In performance, Bang is a visual performer; even when the music around him seems abstract, ethereal, ambient, he moves to some internal rhythm that only he, perhaps, can hear. "For me it's all about rhythm," says Bang. "That comes from working with machines, and trying to make those machines live as organic instruments—to make that stupid instrument, that box that contains nothing, live. To make life inside that instrument. It comes from working with that kind of attitude. This is actually something I learned from Per Martinsen, a Norwegian producer and pioneering techno artist who was, at the beginning of the '90s, part of the first wave of European techno. That was very much linked to Carl Craig and Derrick May and Detroit techno; they certainly knew how to make those machines live.
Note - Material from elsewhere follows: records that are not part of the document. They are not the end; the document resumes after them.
This is an optimization exercise on Yosys and OpenROAD, whose aim is small area, not a production implementation. Function was checked by simulation only, so behaviour that the tests miss may differ from the original.

==> flow/design.v, too long to show whole: its modules and the start of the top module <==
// module fa_c: 4 lines
// module ha_c: 4 lines
// module core: 3105 lines
module core(
            i_clk,
            i_rst,
            i_data,
            i_valid,
            o_data,
            o_valid
            );
  // ...
==> flow/flow/run.sh <==
#!/bin/bash
# Own layout flow: the standard synthesis, its glue logic mapped again by
# ABC (flow/untie.py, flow/remap.ys), then the standard layout with a
# clock tree built without dummy loads.  Each tool's output goes to a log
# file in the work folder.
set -euo pipefail
W=$PWD
R=$W/orfs/results/${FLOW_PLATFORM:-sky130hd}/core/base
LIB=$FLOW_HOME/platforms/sky130hd/lib/sky130_fd_sc_hd__tt_025C_1v80.lib
YOSYS=$FLOW_HOME/../tools/install/yosys/bin/yosys
[[ -x $YOSYS ]] || YOSYS=yosys

bash standard.sh synth > log_1_synth.txt 2>&1

cp "$R/1_2_yosys.v" std_synth.v
python3 flow/untie.py std_synth.v std_untied.v 2> log_2_untie.txt
sed -e "s#@LIB@#$LIB#g" -e "s#@FLOW@#$W/flow#g" flow/remap.ys > remap.ys
"$YOSYS" -s remap.ys > log_2_remap.txt 2>&1
cp remapped.v "$R/1_2_yosys.v"
rm -f "$R/1_synth.odb" "$R/1_synth.sdc"

bash standard.sh \
  "CTS_ARGS=-sink_clustering_enable -repair_clock_nets -dont_use_dummy_load -sink_clustering_size 30 -sink_clustering_max_diameter 70" \
  finish > log_3_layout.txt 2>&1
==> flow/flow/abc.constr <==
set_driving_cell sky130_fd_sc_hd__buf_1
set_load 5
==> flow/flow/abc.script <==
strash
&get -n
&fraig -x
&put
scorr
dc2
dretime
strash
&get -n
&dch -f
&nf
&put
buffer -c
upsize -c
dnsize -c
==> flow/flow/remap.ys <==
# Re-maps the glue logic of the standard synthesis netlist (std_untied.v, the
# standard netlist with its tied full adders opened up by untie.py) with ABC.
# Registers, full adders and tie cells are
# kept as they are (same instances and names); everything else is flattened
# to logic and mapped again.  Writes the netlist to remapped.v.
read_liberty -ignore_miss_func @LIB@
read_verilog std_untied.v
hierarchy -top core
setattr -mod -set keep_hierarchy 1 sky130_fd_sc_hd__*df* sky130_fd_sc_hd__*dl* sky130_fd_sc_hd__fa_* sky130_fd_sc_hd__conb_*
flatten
techmap
opt -fast
opt_clean -purge
abc -script @FLOW@/abc.script -constr @FLOW@/abc.constr -D 25000 -liberty @LIB@ -dont_use sky130_fd_sc_hd__probe_p_8 -dont_use sky130_fd_sc_hd__probec_p_8 -dont_use sky130_fd_sc_hd__lpflow_bleeder_1 -dont_use sky130_fd_sc_hd__lpflow_clkbufkapwr_1 -dont_use sky130_fd_sc_hd__lpflow_clkbufkapwr_16 -dont_use sky130_fd_sc_hd__lpflow_clkbufkapwr_2 -dont_use sky130_fd_sc_hd__lpflow_clkbufkapwr_4 -dont_use sky130_fd_sc_hd__lpflow_clkbufkapwr_8 -dont_use sky130_fd_sc_hd__lpflow_clkinvkapwr_1 -dont_use sky130_fd_sc_hd__lpflow_clkinvkapwr_16 -dont_use sky130_fd_sc_hd__lpflow_clkinvkapwr_2 -dont_use sky130_fd_sc_hd__lpflow_clkinvkapwr_4 -dont_use sky130_fd_sc_hd__lpflow_clkinvkapwr_8 -dont_use sky130_fd_sc_hd__lpflow_decapkapwr_12 -dont_use sky130_fd_sc_hd__lpflow_decapkapwr_3 -dont_use sky130_fd_sc_hd__lpflow_decapkapwr_4 -dont_use sky130_fd_sc_hd__lpflow_decapkapwr_6 -dont_use sky130_fd_sc_hd__lpflow_decapkapwr_8 -dont_use sky130_fd_sc_hd__lpflow_inputiso0n_1 -dont_use sky130_fd_sc_hd__lpflow_inputiso0p_1 -dont_use sky130_fd_sc_hd__lpflow_inputiso1n_1 -dont_use sky130_fd_sc_hd__lpflow_inputiso1p_1 -dont_use sky130_fd_sc_hd__lpflow_inputisolatch_1 -dont_use sky130_fd_sc_hd__lpflow_isobufsrc_1 -dont_use sky130_fd_sc_hd__lpflow_isobufsrc_16 -dont_use sky130_fd_sc_hd__lpflow_isobufsrc_2 -dont_use sky130_fd_sc_hd__lpflow_isobufsrc_4 -dont_use sky130_fd_sc_hd__lpflow_isobufsrc_8 -dont_use sky130_fd_sc_hd__lpflow_isobufsrckapwr_16 -dont_use sky130_fd_sc_hd__lpflow_lsbuf_lh_hl_isowell_tap_1 -dont_use sky130_fd_sc_hd__lpflow_lsbuf_lh_hl_isowell_tap_2 -dont_use sky130_fd_sc_hd__lpflow_lsbuf_lh_hl_isowell_tap_4 -dont_use sky130_fd_sc_hd__lpflow_lsbuf_lh_isowell_4 -dont_use sky130_fd_sc_hd__lpflow_lsbuf_lh_isowell_tap_1 -dont_use sky130_fd_sc_hd__lpflow_lsbuf_lh_isowell_tap_2 -dont_use sky130_fd_sc_hd__lpflow_lsbuf_lh_isowell_tap_4 
opt_clean -purge
hilomap -singleton -hicell sky130_fd_sc_hd__conb_1 HI -locell sky130_fd_sc_hd__conb_1 LO
select core
write_verilog -noattr -noexpr -nohex -nodec -selected remapped.v
==> flow/flow/untie.py <==
#!/usr/bin/env python3
"""Replaces each full adder cell with an input tied to 1 by a tie cell by the
two gates it computes (x + y + 1: sum ~(x^y), carry x|y), and drops the tie
cell, so that ABC maps them in the remap step.  usage: untie.py IN OUT"""
import re, sys
txt = open(sys.argv[1]).read()
cell_re = re.compile(r'^\s*(sky130_fd_sc_hd__\w+)\s+(\S+)\s*\((.*?)\);\n', re.S | re.M)
pin_re = re.compile(r'\.(\w+)\(\s*([^()]*?)\s*\)')
cells = [(m, m.group(1), dict(pin_re.findall(m.group(3)))) for m in cell_re.finditer(txt)]
hi = {}
for m, t, p in cells:
    if t == 'sky130_fd_sc_hd__conb_1' and 'HI' in p and 'LO' not in p:
        hi[p['HI']] = m
uses = {}
for m, t, p in cells:
    for k, v in p.items():
        if v in hi and t != 'sky130_fd_sc_hd__conb_1':
            uses.setdefault(v, []).append((m, t, k))
edits = []
n = 0
for net, lst in uses.items():
    done = 0
    for m, t, k in lst:
        if t != 'sky130_fd_sc_hd__fa_1': continue
        p = dict(pin_re.findall(m.group(3)))
        xs = [p[x] for x in ('A', 'B', 'CIN') if x != k]
        if any(x in hi for x in xs): continue
        rep = (f"  assign {p['SUM']} = ~( {xs[0]} ^ {xs[1]} ) ;\n"
               f"  assign {p['COUT']} = {xs[0]} | {xs[1]} ;\n")
        edits.append((m.start(), m.end(), rep))
        done += 1
    n += done
    if done == len(lst):
        hm = hi[net]
        edits.append((hm.start(), hm.end(), ""))
for s, e, r in sorted(edits, reverse=True):
    txt = txt[:s] + r + txt[e:]
open(sys.argv[2], 'w').write(txt)
print(f"untied {n} full adders", file=sys.stderr)
==> flow/standard.sh <==
#!/bin/bash
# synth_recipe.tcl (not shown) runs the flow's synth.tcl, then flattens the netlist and writes it again
# the make line also repeats each setting of config.mk as NAME=value (left out here)
make -C /OpenROAD-flow-scripts/flow DESIGN_CONFIG=/design/flow/config.mk WORK_HOME=/design/flow/orfs CLKGATE_MAP_FILE= SYNTH_SCRIPT=/design/flow/synth_recipe.tcl "${@:-finish}"
==> flow/config.mk <==
export PLATFORM = sky130hd
export DESIGN_NAME = core
export DESIGN_NICKNAME = core
export VERILOG_FILES = /design/flow/design.v
export SDC_FILE = /design/flow/constraint.sdc
export NUM_CORES = 4
export LEC_CHECK = 0
export ABC_AREA = 1
export CAP_MARGIN = 20
export CORE_MARGIN = 2
export CORE_UTILIZATION = 40
export SLEW_MARGIN = 20
export SYNTH_HIERARCHICAL = 1
export SYNTH_MINIMUM_KEEP_SIZE = 0
==> flow/constraint.sdc <==
create_clock -name core_clock -period 25.0 [get_ports {i_clk}]
set_input_delay 5.0000 -clock core_clock [delete_from_list [all_inputs] [get_ports {i_clk}]]
set_output_delay 5.0000 -clock core_clock [all_outputs]
set_load 0.01 [all_outputs]
==> impl_metrics.toml, run 1 <==
[finish]
clockBufferCount = 43
dominant_cells = "multi-input gates"
area_added_between_synthesis_and_finish_pct = 6.140
final_non_filler_cell_total = 5616
seq_cells = 811
most_frequent_cells_in_the_layout = "nand2_1, fa_1, edfxtp_1, dfxtp_1, nor2_1"
most_common_cell_after_layout_fill_and_taps_aside = "nand2_1"
multi_input_area_share_pct = 51.33
multi_input_cells = 2971
final_layout_size_suffix_gt1_share_pct = 8.045

[global_route]
grtUsageMet2_pct = 32.66
grt_first_pass_wirelength_um = 208400

[drt]
vias_per_cell = 5.610
met2_length_um = 61330

[sta]
clock.fmax_mhz = 60.56
worst_slew_margin_rel_pct = 23.43
tightestPinTransition_ns = 1.149

[clock_tree]
tritoncts_buffer_count = 43
post_cts.repair.setup_buffers = 0
cts_num_sinks = 811
clk_pin_slew_worst_paths_ns = 0.10
tritoncts = "done"
clockBufferDepth = 3

[hold_path]
timing.hold.worst.start = "kr[27][2]"

[die]
num_io_pins = 28

[outcome]
status = "finished clean"

[place]
detailedPlace.worstSlack_ns = 8.075

[worst_setup_path]
setup.worst_path.end_class = "flip-flop"
timing.critical_path.mode_cell = "fa_1"
worstPathMaxFanout = 22
timing.critical_path.slowest_stage_cell = "nand2_1"
setup.worst_path.class = "in -> reg"

[yosys]
postSynthAreaPerCell_um2 = 12.38
==> run 2: changes to the inputs <==
--- a/flow/design.v
+++ b/flow/design.v
@@ -46,17 +46,17 @@
 reg  [7:0] kr [0:7][0:8];
 reg  [7:0] s0w [0:8];
 reg  [21:0] nP00, nP10, nP01, nP11;
 reg  [20:0] nQ00, nQ01;
 reg  [19:0] nQ10, nQ11;
 integer i, s;
 wire acc       = (state == image_in) && i_valid;
 wire px2       = (x_image != 0) || x_axis[1];
-wire qen       = px2 && (x_image != layer);   
+wire qen       = px2 && (x_image != layer) && (layer != 1);   
 wire [1:0] ky0 = y_axis;                
 wire [1:0] ky1 = y_axis - 2'd1;         
 wire en0       = acc && (y_axis != 2'd3);
 wire en1       = acc && (y_axis != 2'd0);
 wire [7:0] ga0 = i_data[15:8] & {8{en0}};
 wire [7:0] gb0 = i_data[ 7:0] & {8{en0}};
 wire [7:0] ga1 = i_data[15:8] & {8{en1}};
 wire [7:0] gb1 = i_data[ 7:0] & {8{en1}};
@@ -3058,32 +3058,35 @@
         end
     end
     else
     begin
         for (i = 0; i < 9; i = i + 1)
             kr[0][i] <= s0w[i];
     end
 end
+wire p_acc = (state == image_in) || ((state == mul_plse) && !tile_end);
+wire q_clr = (state == idle) || (state == linear) || tile_end;
 always @(posedge i_clk)
 begin
-    if (state == idle || state == linear)
+    if (p_acc)
     begin
-        nP00 <= {22{1'b1}}; nP10 <= {22{1'b1}}; nP01 <= {22{1'b1}}; nP11 <= {22{1'b1}};
-        nQ00 <= {21{1'b1}}; nQ01 <= {21{1'b1}}; nQ10 <= {20{1'b1}}; nQ11 <= {20{1'b1}};
+        nP00 <= n770; nP10 <= n820; nP01 <= n1682; nP11 <= n1732;
     end
-    else if (tile_end)
+    else
     begin
         nP00 <= {nQ00[20], nQ00};      nP01 <= {nQ01[20], nQ01};
         nP10 <= {{2{nQ10[19]}}, nQ10}; nP11 <= {{2{nQ11[19]}}, nQ11};
+    end
+    if (q_clr)
+    begin
         nQ00 <= {21{1'b1}}; nQ01 <= {21{1'b1}}; nQ10 <= {20{1'b1}}; nQ11 <= {20{1'b1}};
     end
     else
     begin
-        nP00 <= n770; nP10 <= n820; nP01 <= n1682; nP11 <= n1732;
         nQ00 <= n867; nQ10 <= n912; nQ01 <= n1779; nQ11 <= n1824;
     end
 end
 always@(posedge i_clk or negedge i_rst)
 begin
     if (!i_rst)
     begin
         o_valid_r     <= 0;
==> flow/flow/run.sh (replaced) <==
#!/bin/bash
# Own layout flow: the standard synthesis, its glue logic mapped again by
# ABC (flow/untie.py, flow/remap.ys), then the standard layout with a
# clock tree built without dummy loads and the smallest buffer on each port.  Each tool's output goes to a log
# file in the work folder.
set -euo pipefail
W=$PWD
R=$W/orfs/results/${FLOW_PLATFORM:-sky130hd}/core/base
LIB=$FLOW_HOME/platforms/sky130hd/lib/sky130_fd_sc_hd__tt_025C_1v80.lib
YOSYS=$FLOW_HOME/../tools/install/yosys/bin/yosys
[[ -x $YOSYS ]] || YOSYS=yosys

bash standard.sh synth > log_1_synth.txt 2>&1

cp "$R/1_2_yosys.v" std_synth.v
python3 flow/untie.py std_synth.v std_untied.v 2> log_2_untie.txt
sed -e "s#@LIB@#$LIB#g" -e "s#@FLOW@#$W/flow#g" flow/remap.ys > remap.ys
"$YOSYS" -s remap.ys > log_2_remap.txt 2>&1
cp remapped.v "$R/1_2_yosys.v"
rm -f "$R/1_synth.odb" "$R/1_synth.sdc"

bash standard.sh \
  "CTS_ARGS=-sink_clustering_enable -repair_clock_nets -dont_use_dummy_load -sink_clustering_size 30 -sink_clustering_max_diameter 70" \
  "BUFFER_PORTS_ARGS=-buffer_cell sky130_fd_sc_hd__buf_1" \
  finish > log_3_layout.txt 2>&1
==> run 2 against run 1 <==
First-iteration DRC count fell by 7.2%. Cell area fell by 0.23%. Synthesized cell count fell by 0.59%. Non-clock buffer count rose by 7. Clock skew rose by 0.041 ns. Sequential share of layout area rose by 0.095 points. Via count fell by 2.5%. Worst setup slack improved by 0.15 ns. Critical path type unchanged.
==> impl_metrics.toml, run 2 <==
[die]
die_width_um = 358.4
placement_rows = 130
core_region_area_mm2 = 0.1251
dieHeight_um = 358.4
num_io_pins = 28
starting_utilization_of_the_core_area_pct = 40.18
die_area_mm2 = 0.1285

[drt]
vias_per_cell = 5.462
detail_route.wirelength.met1_um = 56790
route.detailed.drc = 0
detail_route.first_pass.iterations = 7
drt_iter0_drc = 3230
met3RoutedLength_um = 12560
met2_length_um = 59140
ant_nets = 0
topRoutingLayerUsed = "met5"
drt-wirelength-per-cell_um = 24.14
postRouteWirelength_um = 135800
via_count = 30720

[yosys]
postSynthAreaPerCell_um2 = 12.42
ys.warnings.count = 9
mappedNetlistNets = 4850
synthCells = 4047
syn_area_mm2 = 0.05025

[hold_path]
hold_path.class = "reg -> reg"

[global_route]
antenna_found_initial = 13
grt_util_all_layers_pct = 21.46
grt_pass1_vias = 31440
grt_max_degree = 192
grt_first_pass_wirelength_um = 204300
grt_overflow = 0

[clock_tree]
cts_htree_levels = 2
cts_root_buf = "clkbuf_16"
post_cts.repair.setup_buffers = 0
worst_skew_pair.late_latency_ns = 0.66
cts_num_sinks = 811
clockBufferDepth = 3
tritoncts_buffer_count = 46
cts_repair_resize_count = 0
clk_pin_slew_worst_paths_ns = 0.10
tritoncts = "done"
ctsHoldBuffers = 0

[worst_setup_path]
arrival_ns = 16.82
timing.critical_path.mode_cell = "fa_1"
setup.worst_path.class = "in -> reg"
setup.worst_path.start_class = "primary input"
setup.worst_path.end_class = "flip-flop"
setup_slack_reg_to_reg_ns = 11.94
timing.critical_path.slowest_stage_cell = "and2_1"
cp.required_ns = 25.45
critPathMaxStageDelay_ns = 0.70
worstPathMaxFanout = 32

[sta]
final.min_clock_period_ns = 16.36
layout_worst_path_cycle_share_pct = 65.46
slew_violations = 0
timing.setup.tns_ns = 0
hold_violations = 0
worst_slew_margin_rel_pct = 26.55
clock.fmax_mhz = 61.11
rsz0062_at_grt = "no"
clock_skew_ns = 0.1112
final_number_of_setup_violating_endpoints = 0
tightestPinTransition_ns = 1.102

[finish]
final_layout_size_suffix_gt1_share_pct = 8.466
num-fill-cells = 11530
area_added_between_synthesis_and_finish_pct = 6.185
register_with_the_most_flip_flops = "kr"
most_common_cell_after_layout_fill_and_taps_aside = "nand2_1"
nets = 4774
most_frequent_cells_in_the_layout = "nand2_1, fa_1, edfxtp_1, nor2_1, dfxtp_1"
seq_area_mm2 = 0.02189
multiInputGateArea_mm2 = 0.02735
largest_register_ffs = 576
design_area_mm2 = 0.05336

[place]
dp_hpwl_um = 100600
placedInstanceArea_mm2 = 0.05220
gpl.final_weighted_congestion = 0.9424
port_buffers = 27

[outcome]
status = "finished clean"

[run]
drv_cap = 0
## run 2: critical path, delay by kind of cell
family | cells | cell delay [ns]
simple gates | 6 | 1.69
compound gates | 2 | 0.16
xor+xnor | 2 | 0.33
fa+ha+maj | 21 | 8.93
buf+inv | 2 | 0.68
## run 2: per-stage QoR
step                util [%]  std cells  setup slack (ns)  hold WS, ns
finish                 42.66       5624             8.636       0.3800
global route           42.65       5620             8.130       0.3823
CTS                    42.65       5619             8.789       0.3782
detailed placement     41.73       5573             8.158       0.4045
global placement       41.73       5573             8.294       0.4002
floorplan                  -       4047             8.371       0.4003
## run 2: area by class of cell
class | count | share of cell area (%)
multi-input cells | 2962 | 51.25
flip-flops and latches | 811 | 41.02
well taps | 1650 | 3.869
clock buffers | 46 | 2.157
repair buffers | 110 | 1.381
inverters | 40 | 0.2954
diodes | 5 | 0.02345
## run 2: worst paths after layout
kind | start | to | depth (start not counted)
max in group asynchronous | i_rst | state[2] | 1
hold / removal | kr[43][2] | kr[52][2] | 0
setup / recovery | i_valid | nP01[21] | 33
min in group asynchronous | i_rst | layer[2] | 1
setup reg to reg | y_axis[1] | nP11[21] | 34
hold reg to reg | kr[43][2] | kr[52][2] | 0
## run 2: metal layers
| layer | up-vias | GRT usage [%] |
|---|---|---|
| met2 | 1347 | 31.49 |
| met3 | 331 | 5.122 |
| met4 | 16 | 9.657 |
| met5 | - | 0 |
| met1 | 15840 | 30.33 |
| li1 | 13180 | - |

afterwards: timing with drivers on the ports:
No port has a modelled driver above. Below, the same layouts with a new extraction and two added sets of constraints.
Step 1 assumes that a clkbuf_16 drives the clock port and a buf_2 every other input.
Step 2 also shifts input and output timing later by t, the mid clock arrival at the registers, as if the neighbouring blocks saw the same clock.
Three values: ideal, step 1, step 2; two values: the first two.
run	t (ns)	slack for setup (ns)	worst hold slack (ns)	clock arrival spread, ns	worst slew at a driven data input, ns
run 1	0.690	8.488 / 8.510 / 7.820	0.356 / 0.356 / 0.356	0.070 / 0.070	0.16
run 2	0.678	8.636 / 8.637 / 7.959	0.380 / 0.380 / 0.380	0.115 / 0.115	0.17
After both steps every run listed still meets setup and hold. For run 2, which loses most, drivers alone change the setup slack by +0.001 ns; drivers and shift together by -0.677 ns.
"Before that, people used synthesizers and drum machines to make demos," Bang continues. "And then they asked the bassist to come into the studio and play the bass part, and a drummer to play the drum part—but if they couldn't afford a drummer they'd just stick with what they had. So you had a lot of bad programming going on. But these guys [May, Craig, Martinsen], they worked with machines as the end result, meaning that they were finding life within these instruments, and that was my start—thinking rhythmically with my instrument and how to program something that is alive, that is funky, that is human, that is bodily. So even working with ambient sounds, to me it's all about movement, all about finding the rhythm in itself. I suppose that, because I work with fragments and work a lot with loops, there's rhythm within each phrase, and I try to find the beats within each sound. This sounds quite abstract, but for me it's very real."
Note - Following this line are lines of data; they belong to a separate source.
This design comes from an exercise in tuning for small area and a short achievable clock period on the open sky130 flow, not from production work.
Function was checked by simulation only, so behaviour that the tests miss may differ from the original.
Power figures rest on the tool's default switching activity, not on a simulated workload.

## v7
// encoder_3c1s_18x18
module encoder_3c1s_18x18(datain, clock, codeout);
    input wire [219:0] datain;
    input wire clock;
    output wire [239:0] codeout;
    TNS_encoder_12 ecoder01( .datain(datain[10:0]), .clock(clock), .codeout(codeout[11:0]) );
    TNS_encoder_12 ecoder02( .datain(datain[21:11]), .clock(clock), .codeout(codeout[23:12]) );
    TNS_encoder_12 ecoder03( .datain(datain[32:22]), .clock(clock), .codeout(codeout[35:24]) );
    TNS_encoder_12 ecoder04( .datain(datain[43:33]), .clock(clock), .codeout(codeout[47:36]) );
    TNS_encoder_12 ecoder05( .datain(datain[54:44]), .clock(clock), .codeout(codeout[59:48]) );
    TNS_encoder_12 ecoder06( .datain(datain[65:55]), .clock(clock), .codeout(codeout[71:60]) );
    TNS_encoder_12 ecoder07( .datain(datain[76:66]), .clock(clock), .codeout(codeout[83:72]) );
    TNS_encoder_12 ecoder08( .datain(datain[87:77]), .clock(clock), .codeout(codeout[95:84]) );
    TNS_encoder_12 ecoder09( .datain(datain[98:88]), .clock(clock), .codeout(codeout[107:96]) );
    TNS_encoder_12 ecoder10( .datain(datain[109:99]), .clock(clock), .codeout(codeout[119:108]) );
    TNS_encoder_12 ecoder11( .datain(datain[120:110]), .clock(clock), .codeout(codeout[131:120]) );
    TNS_encoder_12 ecoder12( .datain(datain[131:121]), .clock(clock), .codeout(codeout[143:132]) );
    TNS_encoder_12 ecoder13( .datain(datain[142:132]), .clock(clock), .codeout(codeout[155:144]) );
    TNS_encoder_12 ecoder14( .datain(datain[153:143]), .clock(clock), .codeout(codeout[167:156]) );
    TNS_encoder_12 ecoder15( .datain(datain[164:154]), .clock(clock), .codeout(codeout[179:168]) );
    TNS_encoder_12 ecoder16( .datain(datain[175:165]), .clock(clock), .codeout(codeout[191:180]) );
  ...
export LEC_CHECK = 0
export CAP_MARGIN = 20
export CORE_MARGIN = 2
export CORE_UTILIZATION = 40
export SLEW_MARGIN = 20
create_clock -name core_clock -period 12.0 [get_ports {clock}]
standard.sh (not shown) runs the stock make flow with config.mk's settings and CLKGATE_MAP_FILE= SYNTH_SCRIPT=/design/flow/synth_recipe.tcl, a recipe that flattens the netlist after the stock synthesis.
==> flow/flow/run.sh <==
#!/bin/bash
# Own layout flow. The standard synthesis runs first, for reference. Then our own synthesis of
# the same RTL: Yosys's generic synthesis (no fsm/share passes, flattened) without its adder
# extraction, and a light ABC mapping that keeps the structure of the logic as the RTL gives it.
# Its registers are renamed to the standard synthesis's names (paired by the port each drives,
# same cell types), and it replaces the standard netlist if that pairing succeeds. Then the standard flow's
# standard layout runs from floorplan on, with buf_2 cells as the port buffers (the output
# ones become buf_1 after global placement) and a setup margin for the repair steps.
set -euo pipefail
W=$(pwd)
R=$W/orfs/results/$FLOW_PLATFORM/encoder_3c1s_18x18/base
YOSYS=yosys
[ -x "$FLOW_HOME/../tools/install/yosys/bin/yosys" ] && YOSYS=$FLOW_HOME/../tools/install/yosys/bin/yosys
LIB=$FLOW_HOME/platforms/$FLOW_PLATFORM/lib/sky130_fd_sc_hd__tt_025C_1v80.lib

bash standard.sh synth > std_synth.log 2>&1
cp $R/1_2_yosys.v $W/std_1_2_yosys.v

DU=""
for c in $(sed -n '/^export DONT_USE_CELLS/,/^$/p' $FLOW_HOME/platforms/$FLOW_PLATFORM/config.mk | grep -o 'sky130_fd_sc_hd__[a-z0-9_]*'); do
  DU="$DU -dont_use $c"
done
cat > $W/own_synth.ys <<EOT
read_verilog -sv $FLOW_DESIGN
synth -flatten -nofsm -noshare -noabc -top $FLOW_TOP
opt -purge
dfflibmap -liberty $LIB $DU
opt
abc -script $W/flow/map.abc -liberty $LIB $DU -D 12000
opt_clean -purge
hilomap -singleton -hicell sky130_fd_sc_hd__conb_1 HI -locell sky130_fd_sc_hd__conb_1 LO
splitnets
opt_clean -purge
rename -hide w:* x:* %d
stat -liberty $LIB
write_verilog -noattr -nohex -nodec $W/own_1_2_yosys.v
EOT
if $YOSYS -s $W/own_synth.ys > own_synth.log 2>&1 && \
   python3 $W/flow/regnames.py $W/std_1_2_yosys.v $W/own_1_2_yosys.v $W/own_named_1_2_yosys.v > regnames.log 2>&1; then
  echo "using own synthesis" > synth_choice.log
  cp $W/own_named_1_2_yosys.v $R/1_2_yosys.v
  touch $R/1_2_yosys.v
else
  echo "own synthesis failed or registers differ; keeping the standard netlist" > synth_choice.log
fi
export BUFFER_PORTS_ARGS="-buffer_cell sky130_fd_sc_hd__buf_2"
# ask the repair steps for more setup slack than the constraints need, to shorten the period
export SETUP_SLACK_MARGIN=7.6
export POST_GLOBAL_PLACE_TCL=$W/flow/post_gpl.tcl
# clock tree as the standard flow builds it (its own buffer choice), without dummy loads
export CTS_ARGS="-sink_clustering_enable -repair_clock_nets -dont_use_dummy_load"
bash standard.sh > layout.log 2>&1
==> flow/flow/post_gpl.tcl <==
# Runs after global placement (POST_GLOBAL_PLACE_TCL). The output ports have setup slack to
# spare, so their port buffers become the smallest buffer; detailed placement legalizes later.
set n 0
foreach inst [get_cells output*] {
  if { [get_property $inst ref_name] == "sky130_fd_sc_hd__buf_2" } {
    replace_cell $inst sky130_fd_sc_hd__buf_1
    incr n
  }
}
puts "post_gpl: $n output port buffers set to sky130_fd_sc_hd__buf_1"
Other scripts of this flow, unchanged in this note and not shown: flow/flow/map.abc, flow/flow/regnames.py
In summary, v7 completed successfully, with a layout that passed the timing, design-rule and antenna checks.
Of course, technical advancements have removed some of the mechanical feel of programmed beats, and have allowed artists to inject some of the same imperfections that make live percussionists feel natural and organic. Still, to achieve the same result requires a lot of effort, and a lot of experimentation to hone it as a craft. "Technically, I work with different elements, different parameters," Bang explains. "I work with pitch, to find the right pitch for each sound. Going back to when I was a kid, working with my first sampler, and later, when I used to spend an entire day making five banks of sound, and within those banks, let's say there were seven-to-ten different sounds in each bank. I had a rule that I had to make five tracks each day. I started at nine in the morning, and finished at six [laughs]. Then I started working at sampling sounds and finding the perfect pitches for each sound, so then I knew that if I pitched this instrument down, an octave or even a few notes, it would sound huge—it would sound so much better than the original pitch. Or that that sound works well backwards."

Bang is an especially motivated artist, who puts in a full work day, each and every day. "It's got nothing to do with getting inspired," Bang asserts, "it's about getting work done. I just moved my studio from where it was for the last 10 years to a new space in Odderøya [a small island off the Norwegian coast, near Kristiansand], with a view of the ocean and the woods. It's just beautiful and it changes every day. So I go to the studio and work until 4 o'clock in the afternoon, then I pick up my kids, go home and make them dinner. To me, that's the basic; there's nothing more mystical than that."